▶ Exercise
For the listing below, print exactly the lines from the line with "nor3_1 | 17 | 17" to the line with "finish | 0 | 0.502 | 349", both included, and nothing beyond them.

━━━━━ Data supplied ━━━━━

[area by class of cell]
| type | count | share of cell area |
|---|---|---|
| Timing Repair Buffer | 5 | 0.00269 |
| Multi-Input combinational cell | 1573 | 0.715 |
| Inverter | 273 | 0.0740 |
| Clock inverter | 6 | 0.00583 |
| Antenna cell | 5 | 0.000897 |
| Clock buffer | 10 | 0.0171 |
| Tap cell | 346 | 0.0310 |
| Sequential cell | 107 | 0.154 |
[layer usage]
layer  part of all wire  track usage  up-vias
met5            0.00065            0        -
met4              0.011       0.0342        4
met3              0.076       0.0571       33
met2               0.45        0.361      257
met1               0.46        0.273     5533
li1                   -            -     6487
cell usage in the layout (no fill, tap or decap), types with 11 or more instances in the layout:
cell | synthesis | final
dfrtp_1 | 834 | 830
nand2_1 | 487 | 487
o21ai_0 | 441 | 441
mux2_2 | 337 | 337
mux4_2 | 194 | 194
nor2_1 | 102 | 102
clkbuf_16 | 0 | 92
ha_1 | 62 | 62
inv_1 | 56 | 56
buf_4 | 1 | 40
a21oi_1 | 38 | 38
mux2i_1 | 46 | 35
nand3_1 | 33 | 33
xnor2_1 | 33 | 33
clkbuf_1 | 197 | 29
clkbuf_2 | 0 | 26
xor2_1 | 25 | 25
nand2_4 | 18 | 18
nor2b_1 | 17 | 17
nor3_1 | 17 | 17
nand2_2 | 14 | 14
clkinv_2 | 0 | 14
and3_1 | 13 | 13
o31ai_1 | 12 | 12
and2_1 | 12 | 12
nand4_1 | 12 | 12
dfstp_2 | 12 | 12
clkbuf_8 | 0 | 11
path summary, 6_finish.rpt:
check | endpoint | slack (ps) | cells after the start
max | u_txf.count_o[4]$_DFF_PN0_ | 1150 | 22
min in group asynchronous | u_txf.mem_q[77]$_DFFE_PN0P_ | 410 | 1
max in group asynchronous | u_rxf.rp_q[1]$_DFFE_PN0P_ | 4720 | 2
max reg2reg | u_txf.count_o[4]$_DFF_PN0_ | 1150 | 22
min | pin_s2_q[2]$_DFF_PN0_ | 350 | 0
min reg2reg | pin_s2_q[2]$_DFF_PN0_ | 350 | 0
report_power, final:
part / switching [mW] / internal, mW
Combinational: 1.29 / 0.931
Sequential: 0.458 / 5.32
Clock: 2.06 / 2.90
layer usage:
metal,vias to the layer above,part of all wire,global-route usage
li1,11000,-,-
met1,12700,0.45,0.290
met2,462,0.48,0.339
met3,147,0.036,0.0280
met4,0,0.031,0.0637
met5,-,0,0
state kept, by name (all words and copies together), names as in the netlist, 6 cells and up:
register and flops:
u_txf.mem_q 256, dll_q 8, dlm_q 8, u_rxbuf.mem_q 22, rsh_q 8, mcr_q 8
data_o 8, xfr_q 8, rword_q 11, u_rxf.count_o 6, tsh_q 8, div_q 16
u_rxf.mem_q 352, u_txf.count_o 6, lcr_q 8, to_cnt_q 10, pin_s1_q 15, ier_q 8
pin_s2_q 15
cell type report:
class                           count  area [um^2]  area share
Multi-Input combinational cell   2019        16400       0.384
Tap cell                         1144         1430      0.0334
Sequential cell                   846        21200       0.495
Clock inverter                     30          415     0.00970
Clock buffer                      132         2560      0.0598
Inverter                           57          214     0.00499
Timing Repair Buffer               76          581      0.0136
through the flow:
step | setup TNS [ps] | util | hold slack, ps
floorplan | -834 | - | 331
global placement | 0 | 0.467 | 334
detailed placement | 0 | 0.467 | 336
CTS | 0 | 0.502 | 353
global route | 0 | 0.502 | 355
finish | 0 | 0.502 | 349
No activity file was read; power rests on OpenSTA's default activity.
## config.mk

```make
export PLATFORM = sky130hd
export DESIGN_NAME = dmpr_dev
export DESIGN_NICKNAME = d
export VERILOG_FILES = /design/src/shared/dmpr_pkg.sv /design/src/logic/dmpr_sync.sv /design/src/logic/dmpr_dev.sv
export SDC_FILE = /design/constraint.sdc
export NUM_CORES = 1
export LEC_CHECK = 0
export BUFFER_PORTS_ARGS = -buffer_cell sky130_fd_sc_hd__buf_4
export CORE_MARGIN = 4
export CORE_UTILIZATION = 45
export CTS_CLUSTER_SIZE = 16
export DETAILED_ROUTE_END_ITERATION = 8
export GPL_ROUTABILITY_DRIVEN = 0
export PLACE_DENSITY = 0.63
export SLEW_MARGIN = 20
export SYNTH_ARGS = -nofsm -noshare
export SYNTH_HDL_FRONTEND = slang
export SYNTH_SLANG_ARGS = --single-unit
```

## constraint.sdc

```tcl
create_clock -name core_clk_i -period 10 [get_ports core_clk_i]
set_input_delay 1 -clock core_clk_i [delete_from_list [all_inputs] [get_ports core_clk_i]]
set_output_delay 1 -clock core_clk_i [all_outputs]
set_load 0.01 [all_outputs]
```

## src/shared/dmpr_pkg.sv

```systemverilog
// Package for the calibration pattern read and loop-off mode block.
// Assumes a DDR3 style command bus sampled by the core clock, and a
// small local register port driven by logic on core_clk_i.
package dmpr_pkg;

   // Local register port offsets (word index on reg_addr_i)
   localparam logic [2:0] REG_CTRL     = 3'h0;  // Control: lane fill mode
   localparam logic [2:0] REG_RSV_PAT  = 3'h1;  // Data for reserved locations
   localparam logic [2:0] REG_STATUS   = 3'h2;  // Mode and burst state
   localparam logic [2:0] REG_LATENCY  = 3'h3;  // Current read latency in CK

   // Control register fields and reset values
   localparam int         CTRL_REPL_BIT   = 0;      // 1: bits 7..1 copy bit 0
   localparam logic [7:0] CTRL_RESET      = 8'h01;
   localparam logic [7:0] RSV_PAT_RESET   = 8'h00;

   // Status register field positions
   localparam int ST_CAL_EN   = 0;  // Calibration reads enabled
   localparam int ST_LOOP_OFF = 1;  // Delay-locked loop disabled
   localparam int ST_LAT_OK   = 2;  // Loop-off latency pairing is 6 and 6
   localparam int ST_BUSY     = 3;  // Burst pending or driving before its last beat

   // Mode register field positions (address bits of the mode write)
   localparam int MR0_BL_LO   = 0;   // Burst length field, 2 bits
   localparam int MR0_CL_LO   = 4;   // CAS latency code, 3 bits
   localparam int MR1_LOOPOFF = 0;   // Loop disable bit
   localparam int MR1_AL_LO   = 3;   // Additive latency, 2 bits
   localparam int MR2_CWL_LO  = 3;   // CAS write latency code, 3 bits
   localparam int MR3_LOC_LO  = 0;   // Pattern location select, 2 bits
   localparam int MR3_CAL_EN  = 2;   // Calibration read enable
   localparam logic [12:0] MR_RESET = 13'h0000;

   // Latency code offsets and the only pairing needed in loop-off mode
   localparam logic [3:0] CL_BASE      = 4'h4;
   localparam logic [3:0] CWL_BASE     = 4'h5;
   localparam logic [3:0] LOOP_OFF_CL  = 4'h6;
   localparam logic [3:0] LOOP_OFF_CWL = 4'h6;

   // Burst length encodings in mode register 0
   localparam logic [1:0] BL_FIXED8 = 2'h0;
   localparam logic [1:0] BL_OTF    = 2'h1;
   localparam logic [1:0] BL_FIXED4 = 2'h2;

   // Predefined pattern: beat 0 in the LSB, alternating 0,1
   localparam logic [7:0] CAL_PATTERN = 8'hAA;
   localparam logic [1:0] LOC_PREDEF  = 2'h0;

   // Last beat index for full and chopped bursts
   localparam logic [2:0] LAST_BL8 = 3'h7;
   localparam logic [2:0] LAST_BC4 = 3'h3;

   // Mode register select codes on the bank address
   localparam logic [1:0] MRS_MR0 = 2'h0;
   localparam logic [1:0] MRS_MR1 = 2'h1;
   localparam logic [1:0] MRS_MR2 = 2'h2;
   localparam logic [1:0] MRS_MR3 = 2'h3;

   // Decoded commands
   typedef enum logic [1:0] {DMPR_CMD_NONE, DMPR_CMD_MRS, DMPR_CMD_READ} dmpr_cmd_t;

endpackage : dmpr_pkg

```

## src/logic/dmpr_sync.sv

```systemverilog
// Two-flop synchroniser for a bundle of inputs from another domain.
// Assumes the bits need no mutual coherence beyond being stable for
// several core clock cycles around the edges that consume them.
module dmpr_sync #(
   parameter int W = 1  // Number of bits carried
) (
   // Clock and reset
   input  wire logic         core_clk_i,
   input  wire logic         nrst_i,
   // Data
   input  wire logic [W-1:0] async_i,
   output logic      [W-1:0] sync_o
);

   logic [W-1:0] meta_q;  // First stage, read only by the second
   logic [W-1:0] sync_q;  // Second stage

   // Two register stages, constant reset
   always_ff @(posedge core_clk_i or negedge nrst_i) begin
      if (!nrst_i) begin
         meta_q <= '0;
         sync_q <= '0;
      end else begin
         meta_q <= async_i;
         sync_q <= meta_q;
      end
   end

   assign sync_o = sync_q;

endmodule : dmpr_sync

```

## src/logic/dmpr_dev.sv

```systemverilog
// Device-side command logic: mode writes, calibration pattern reads and
// loop-off read latency, as seen on a DDR3 style pin bus.
// Assumes CK and the command pins are slow against core_clk_i; CK edges are found by sampling.
//
// Chosen here: the register offsets and strobed register access.

module dmpr_dev #(
   parameter int PIPE_W = 32  // Depth of the read latency pipeline in CK
) (
   // Clock and reset
   input  wire logic        core_clk_i,
   input  wire logic        nrst_i,
   // Link pins from the memory controller
   input  wire logic        ck_i,
   input  wire logic        cke_i,
   input  wire logic        cs_n_i,
   input  wire logic        ras_n_i,
   input  wire logic        cas_n_i,
   input  wire logic        we_n_i,
   input  wire logic [2:0]  bank_i,
   input  wire logic [12:0] addr_i,
   // Data pins back to the controller
   output logic      [7:0]  lower_byte_lane_o,
   output logic      [7:0]  upper_byte_lane_o,
   output logic             dq_oe_o,
   output logic             dqs_o,
   output logic             dqs_oe_o,
   // Local register port
   input  wire logic [2:0]  reg_addr_i,
   input  wire logic [7:0]  reg_wdata_i,
   input  wire logic        reg_we_i,
   input  wire logic        reg_re_i,
   output logic      [7:0]  reg_rdata_o
);

   // Latency can reach 21 CK; the pipeline must hold it
   if (PIPE_W < 24 || PIPE_W > 64) begin : g_pipe_w_bad
      $error("dmpr_dev: PIPE_W must be 24..64");
   end

   localparam int SW = 22;  // Synchronised pin count
   logic [SW-1:0] pins_s;                       // Synchronised pins
   logic          ck_s;                         // Sampled link clock
   logic          cke_s, cs_n_s, ras_n_s, cas_n_s, we_n_s;
   logic [2:0]    bank_s;                       // Bank address
   logic [12:0]   addr_s;                       // Address bits

   // All link pins pass two flops before use
   dmpr_sync #(.W(SW)) u_sync (
      .core_clk_i (core_clk_i),
      .nrst_i     (nrst_i),
      .async_i    ({ck_i, cke_i, cs_n_i, ras_n_i, cas_n_i, we_n_i, bank_i, addr_i}),
      .sync_o     (pins_s)
   );

   assign {ck_s, cke_s, cs_n_s, ras_n_s, cas_n_s, we_n_s, bank_s, addr_s} = pins_s;

   logic ck_prev_q, ck_prev_d;  // Previous sampled CK level
   logic ck_rise;     // Rising CK edge seen this cycle
   logic ck_fall;     // Falling CK edge seen this cycle

   // Edge finder next value
   always_comb begin
      ck_prev_d = ck_s;
   end

   // Edge finder register
   always_ff @(posedge core_clk_i or negedge nrst_i) begin
      if (!nrst_i) begin
         ck_prev_q <= 1'b0;
      end else begin
         ck_prev_q <= ck_prev_d;
      end
   end

   assign ck_rise = ck_s & ~ck_prev_q;
   assign ck_fall = ~ck_s & ck_prev_q;

   dmpr_pkg::dmpr_cmd_t cmd;  // Command taken at this CK rise

   // Decode at the CK rise; deselect and NOP yield nothing
   always_comb begin
      cmd = dmpr_pkg::DMPR_CMD_NONE;
      if (ck_rise && cke_s && !cs_n_s) begin
         if (!ras_n_s && !cas_n_s && !we_n_s) begin
            cmd = dmpr_pkg::DMPR_CMD_MRS;
         end else if (ras_n_s && !cas_n_s && we_n_s) begin
            cmd = dmpr_pkg::DMPR_CMD_READ;
         end else begin
            cmd = dmpr_pkg::DMPR_CMD_NONE;
         end
      end
   end

   logic [12:0] mr_q [4], mr_d [4];  // Mode registers 0..3

   // A mode write loads the register picked by bank bits 1..0
   always_comb begin
      mr_d = mr_q;
      if (cmd == dmpr_pkg::DMPR_CMD_MRS) begin
         mr_d[bank_s[1:0]] = addr_s;
      end
   end

   // Mode register storage
   always_ff @(posedge core_clk_i or negedge nrst_i) begin
      if (!nrst_i) begin
         mr_q <= '{default: dmpr_pkg::MR_RESET};
      end else begin
         mr_q <= mr_d;
      end
   end

   logic       cal_en;    // Pattern reads redirected
   logic       loop_off;  // Loop disabled
   logic [1:0] loc_sel;   // pattern_location_select
   logic [1:0] bl_mode;   // Burst length mode
   logic [3:0] cl;        // CAS latency in CK
   logic [3:0] cwl;       // CAS write latency in CK
   logic [4:0] al;        // Additive latency in CK
   logic [4:0] rl;        // Read latency used for data
   logic       lat_ok;    // Loop-off pairing satisfied

   assign cal_en   = mr_q[dmpr_pkg::MRS_MR3][dmpr_pkg::MR3_CAL_EN];
   assign loop_off = mr_q[dmpr_pkg::MRS_MR1][dmpr_pkg::MR1_LOOPOFF];
   assign loc_sel  = mr_q[dmpr_pkg::MRS_MR3][dmpr_pkg::MR3_LOC_LO +: 2];
   assign bl_mode  = mr_q[dmpr_pkg::MRS_MR0][dmpr_pkg::MR0_BL_LO +: 2];
   assign cl  = dmpr_pkg::CL_BASE + {1'b0, mr_q[dmpr_pkg::MRS_MR0][dmpr_pkg::MR0_CL_LO +: 3]};
   assign cwl = dmpr_pkg::CWL_BASE + {1'b0, mr_q[dmpr_pkg::MRS_MR2][dmpr_pkg::MR2_CWL_LO +: 3]};
   assign lat_ok = (cl == dmpr_pkg::LOOP_OFF_CL) && (cwl == dmpr_pkg::LOOP_OFF_CWL);

   // Additive latency: 0, CL-1 or CL-2; read latency one less with loop off
   always_comb begin
      unique case (mr_q[dmpr_pkg::MRS_MR1][dmpr_pkg::MR1_AL_LO +: 2])
         2'h1:    al = {1'b0, cl} - 5'h01;
         2'h2:    al = {1'b0, cl} - 5'h02;
         default: al = 5'h00;
      endcase
      rl = al + {1'b0, cl} - {4'h0, loop_off};
   end

   logic [PIPE_W-1:0] pend_q, nib_q, chop_q;  // Start flag, nibble, chop
   logic [PIPE_W-1:0] pend_d, nib_d, chop_d;
   logic              rd_chop;                // This read is chopped
   logic              rd_nib;                 // This read's nibble
   logic              start;                  // Burst starts at this CK rise

   // Chop from fixed setting or A12 when on the fly; A2 picks the nibble of a chopped read, other bits ignored
   always_comb begin
      unique case (bl_mode)
         dmpr_pkg::BL_OTF:    rd_chop = ~addr_s[12];
         dmpr_pkg::BL_FIXED4: rd_chop = 1'b1;
         default:             rd_chop = 1'b0;
      endcase
      rd_nib = rd_chop & addr_s[2];
   end

   // Shift one place each CK rise; a read with calibration reads enabled enters at its latency slot
   always_comb begin
      pend_d = pend_q;
      nib_d  = nib_q;
      chop_d = chop_q;
      if (ck_rise) begin
         pend_d = pend_q >> 1;
         nib_d  = nib_q >> 1;
         chop_d = chop_q >> 1;
         if (cmd == dmpr_pkg::DMPR_CMD_READ && cal_en) begin
            pend_d[rl] = 1'b1;
            nib_d[rl]  = rd_nib;
            chop_d[rl] = rd_chop;
         end
      end
   end

   // Pipeline registers
   always_ff @(posedge core_clk_i or negedge nrst_i) begin
      if (!nrst_i) begin
         pend_q <= '0;
         nib_q  <= '0;
         chop_q <= '0;
      end else begin
         pend_q <= pend_d;
         nib_q  <= nib_d;
         chop_q <= chop_d;
      end
   end

   assign start = ck_rise & pend_q[1];

   logic [7:0] rsv_pat_q;      // Data for reserved locations
   logic [7:0] ctrl_q;         // Control register
   logic [2:0] beat_q, beat_d; // Next beat index to drive
   logic [2:0] left_q, left_d; // Beats still to drive
   logic       act_q, act_d;   // Burst in progress
   logic [7:0] lo_q, lo_d;     // Lower lane data
   logic       oe_q, oe_d;     // Data and strobe enable
   logic       dqs_q, dqs_d;   // Strobe level
   logic [7:0] pat;            // Pattern of the chosen location
   logic [2:0] beat_now;       // Beat driven at this edge
   logic       bit0;           // Pattern bit for this beat

   assign pat = (loc_sel == dmpr_pkg::LOC_PREDEF) ? dmpr_pkg::CAL_PATTERN
                                                  : rsv_pat_q;
   assign beat_now = start ? {nib_q[1], 2'h0} : beat_q;
   assign bit0     = pat[beat_now];

   // One beat per CK edge; a new start may follow the last beat seamlessly
   always_comb begin
      beat_d = beat_q;
      left_d = left_q;
      act_d  = act_q;
      lo_d   = lo_q;
      oe_d   = oe_q;
      dqs_d  = dqs_q;
      if (ck_rise || ck_fall) begin
         if (start || act_q) begin
            // Lane fill: copy bit 0 or drive zero above it
            lo_d   = ctrl_q[dmpr_pkg::CTRL_REPL_BIT] ? {8{bit0}}
                                                     : {7'h00, bit0};
            oe_d   = 1'b1;
            dqs_d  = ck_rise;
            beat_d = beat_now + 3'h1;
            if (start) begin
               left_d = chop_q[1] ? dmpr_pkg::LAST_BC4 : dmpr_pkg::LAST_BL8;
               act_d  = 1'b1;
            end else begin
               left_d = left_q - 3'h1;
               act_d  = (left_q != 3'h1);
            end
         end else begin
            // Release the bus after the last beat
            oe_d  = 1'b0;
            dqs_d = 1'b0;
            lo_d  = 8'h00;
         end
      end
   end

   // Burst registers
   always_ff @(posedge core_clk_i or negedge nrst_i) begin
      if (!nrst_i) begin
         beat_q <= 3'h0;
         left_q <= 3'h0;
         act_q  <= 1'b0;
         lo_q   <= 8'h00;
         oe_q   <= 1'b0;
         dqs_q  <= 1'b0;
      end else begin
         beat_q <= beat_d;
         left_q <= left_d;
         act_q  <= act_d;
         lo_q   <= lo_d;
         oe_q   <= oe_d;
         dqs_q  <= dqs_d;
      end
   end

   // Both lanes carry the same stream
   assign lower_byte_lane_o = lo_q;
   assign upper_byte_lane_o = lo_q;
   assign dq_oe_o           = oe_q;
   assign dqs_o             = dqs_q;
   assign dqs_oe_o          = oe_q;

   logic [7:0] ctrl_d;      // Control next value
   logic [7:0] rsv_pat_d;   // Reserved data next value
   logic [7:0] rdata_q, rdata_d;  // Read data, one cycle after the strobe
   logic [7:0] status;      // Live status word

   // Status word from mode and burst state
   always_comb begin
      status = 8'h00;
      status[dmpr_pkg::ST_CAL_EN]   = cal_en;
      status[dmpr_pkg::ST_LOOP_OFF] = loop_off;
      status[dmpr_pkg::ST_LAT_OK]   = lat_ok;
      status[dmpr_pkg::ST_BUSY]     = act_q | (|pend_q);
   end

   // Writes and read selection; unmapped reads return zero
   always_comb begin
      ctrl_d    = ctrl_q;
      rsv_pat_d = rsv_pat_q;
      rdata_d   = 8'h00;
      if (reg_we_i) begin
         unique case (reg_addr_i)
            dmpr_pkg::REG_CTRL:    ctrl_d    = {7'h00, reg_wdata_i[dmpr_pkg::CTRL_REPL_BIT]};
            dmpr_pkg::REG_RSV_PAT: rsv_pat_d = reg_wdata_i;
            default:               ;
         endcase
      end
      if (reg_re_i) begin
         unique case (reg_addr_i)
            dmpr_pkg::REG_CTRL:    rdata_d = ctrl_q;
            dmpr_pkg::REG_RSV_PAT: rdata_d = rsv_pat_q;
            dmpr_pkg::REG_STATUS:  rdata_d = status;
            dmpr_pkg::REG_LATENCY: rdata_d = {3'h0, rl};
            default:               rdata_d = 8'h00;
         endcase
      end
   end

   // Register port storage
   always_ff @(posedge core_clk_i or negedge nrst_i) begin
      if (!nrst_i) begin
         ctrl_q    <= dmpr_pkg::CTRL_RESET;
         rsv_pat_q <= dmpr_pkg::RSV_PAT_RESET;
         rdata_q   <= 8'h00;
      end else begin
         ctrl_q    <= ctrl_d;
         rsv_pat_q <= rsv_pat_d;
         rdata_q   <= rdata_d;
      end
   end

   assign reg_rdata_o = rdata_q;

endmodule : dmpr_dev

```

==> summary.md <==
The flow ran to the end, and the final reports show no timing, DRC or antenna violations. The min-delay analysis places its worst path in the category reg -> reg. The number of buffers created by CTS is 17. For this run, design rule violations remaining after detail routing come to 0.

Tightest slew margin relative to the limit: 0.270. Cell total after placement: 1,018. The logs give 430 ps for the source-to-sink clock delay at the later pin of the worst-skew pair and 5,988 for the count of vias placed by the detailed router.

Row generation in the floorplan step produced 48 rows. The starting utilization of the core area was 0.462; the number of cells traversed by the worst hold path was 0. Yosys attributes the largest share of cell area to dfrtp_1, o221ai_1, inv_1, a21oi_1, ha_1. Number of diodes: 0. For the worst setup skew after layout, the log shows 7.84 ps. The number of global-route vias before repair is 5,801. The tree is rooted in a clkbuf_16. The hold-critical path endpoint was u_sync.sync_o[0]$_DFF_PN0_. The post-synthesis to final-layout area growth works out to 13.9%. The cell family contributing the most delay on the critical path is simple AND/OR/NAND/NOR gates.

Counting the fill cells in the layout gives 1,568. In this run the worst path has a maximum fanout of 13. Entering global routing, the biggest net connects 112 pins.

The overall power consumption came out at 1.87 mW. Post-layout instance area: 0.00913 sq mm. The core region is 0.0174 sq mm. The average cell area after synthesis works out to 10.1 sq um.

The number of gates resized after cts is 0. Counting flops with a built-in enable in the synthesized netlist gives 0. The worst setup path is launched from a flop. The number of buffers added on ports works out to 57.

The logs give 10,260 ps for the required time at the endpoint of the critical path and 0.00850 sq mm for the placement-stage cell area. The peak supply drop was 0.000161 V; the final count of hold timing violations was 0. The origin of the critical flop-to-flop path is mr_q[44]$_DFFE_PN0P_. Tracing the worst setup path back leads to its startpoint at mr_q[44]$_DFFE_PN0P_. TritonCTS built the clock tree. The first detailed-routing pass ran for 5 iterations.

The global-route wire length before repair is 29,600 microns. The die covers 0.0200 sq mm. The post-route clock period utilization is 0.421, and the die width is 141 microns. Most used standard cell by instance count after synthesis: dfrtp_1.

The category of the most critical setup path is reg -> reg. For the first-iteration detailed-routing DRC count, the log shows 487. The mapped netlist covers 0.00802 sq mm. The largest incremental delay on the critical path was 830 ps; the final worst setup slack was 5790 ps.

Counting every net in the synthesized netlist gives 853. Counting flops and latches in the post-synthesis netlist gives 169. Setup repair after global routing left no endpoint under its margin. The slew at the pin with the worst max-slew slack was 1090 ps. The global router's overall resource usage is 0.185. dfrtp_1 takes more of the synthesized area than any other cell.

Using the TritonRoute via totals, the vias-per-cell ratio works out to 5.70. The number of setup buffers added after CTS came out at 0. The area share of the largest cell type after synthesis works out to 0.524. After detailed routing, the total wire length is 17,800 microns. The summed negative setup slack over all endpoints was 0 ps. The detail route stage leaves a number of antenna-violating nets equal to 0. The tools report the final-report max-slew violation count as 0. No sink is reached through more buffers than the 2 on the longest clock path. The number of buffers and inverters on the critical path is 2, and the synthesized instance count is 794. Highest attainable clock frequency: 237 MHz. In the final routed layout, each cell accounts on average for 17.0 microns. The worst setup path is captured at a flop. For the final cell count without fillers, the log shows 1,050. The slowest stage of the critical path belongs to the cell nor3_2. The run gives 5840 ps as the worst setup timing slack at the placement stage. The number of max-cap violations was 0; the HPWL after detailed placement was 12,000 microns. The minimum clock period after layout is 4210 ps.

The maximum level of the CTS H-tree was 4. The startpoint of the worst hold path was u_sync.meta_q[0]$_DFF_PN0_. The tools report the CTS sink count as 169. In this run, distinct cell masters in the synthesized netlist total 60. The fraction of final layout cells sized beyond drive strength 1 was 0.161. The fraction of registers with async set/reset was 1.00; the number of setup violations in the final report was 0.

For the worst setup path, the data arrival time is 4480 ps. Ratio of total power to cell area: 205 mW/mm^2. By count the netlist is led by dfrtp_1, inv_1, nor2_1. The endpoint identified for the worst register-to-register timing path is chop_q[7]$_DFFE_PN0P_. The logs give 0 for the initial antenna violation count and 0.528 for the register area share after synthesis. The die is 141 microns tall. Most instantiated flip-flop cell in the synthesis netlist: dfrtp_1. The tools report the leakage power as 3.94 nW.

After clock tree synthesis, the clock-pin slew on the worst setup and hold paths is 70 ps. Quantity of hold-fixing buffers added after cts: 0. The setup check on the worst reg-to-reg path leaves a slack of 5790 ps. The count of nets after finishing was 871; the path depth of the worst reg2reg path was 12. The aggregate global routing overflow came out at 0. Traced cell by cell, the critical path runs through inv_1 > ha_1 > inv_1 > a22oi_1 > or2_2 > ha_1 > fa_1 > nand3b_1 > nor3_2 > o2111ai_1 > mux2i_1 > a21oi_1. For this design the top-level I/O count stands at 64. Yosys printed 0 warnings.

━━━━━

▶ Output for this task
nor3_1 | 17 | 17
nand2_2 | 14 | 14
clkinv_2 | 0 | 14
and3_1 | 13 | 13
o31ai_1 | 12 | 12
and2_1 | 12 | 12
nand4_1 | 12 | 12
dfstp_2 | 12 | 12
clkbuf_8 | 0 | 11
path summary, 6_finish.rpt:
check | endpoint | slack (ps) | cells after the start
max | u_txf.count_o[4]$_DFF_PN0_ | 1150 | 22
min in group asynchronous | u_txf.mem_q[77]$_DFFE_PN0P_ | 410 | 1
max in group asynchronous | u_rxf.rp_q[1]$_DFFE_PN0P_ | 4720 | 2
max reg2reg | u_txf.count_o[4]$_DFF_PN0_ | 1150 | 22
min | pin_s2_q[2]$_DFF_PN0_ | 350 | 0
min reg2reg | pin_s2_q[2]$_DFF_PN0_ | 350 | 0
report_power, final:
part / switching [mW] / internal, mW
Combinational: 1.29 / 0.931
Sequential: 0.458 / 5.32
Clock: 2.06 / 2.90
layer usage:
metal,vias to the layer above,part of all wire,global-route usage
li1,11000,-,-
met1,12700,0.45,0.290
met2,462,0.48,0.339
met3,147,0.036,0.0280
met4,0,0.031,0.0637
met5,-,0,0
state kept, by name (all words and copies together), names as in the netlist, 6 cells and up:
register and flops:
u_txf.mem_q 256, dll_q 8, dlm_q 8, u_rxbuf.mem_q 22, rsh_q 8, mcr_q 8
data_o 8, xfr_q 8, rword_q 11, u_rxf.count_o 6, tsh_q 8, div_q 16
u_rxf.mem_q 352, u_txf.count_o 6, lcr_q 8, to_cnt_q 10, pin_s1_q 15, ier_q 8
pin_s2_q 15
cell type report:
class                           count  area [um^2]  area share
Multi-Input combinational cell   2019        16400       0.384
Tap cell                         1144         1430      0.0334
Sequential cell                   846        21200       0.495
Clock inverter                     30          415     0.00970
Clock buffer                      132         2560      0.0598
Inverter                           57          214     0.00499
Timing Repair Buffer               76          581      0.0136
through the flow:
step | setup TNS [ps] | util | hold slack, ps
floorplan | -834 | - | 331
global placement | 0 | 0.467 | 334
detailed placement | 0 | 0.467 | 336
CTS | 0 | 0.502 | 353
global route | 0 | 0.502 | 355
finish | 0 | 0.502 | 349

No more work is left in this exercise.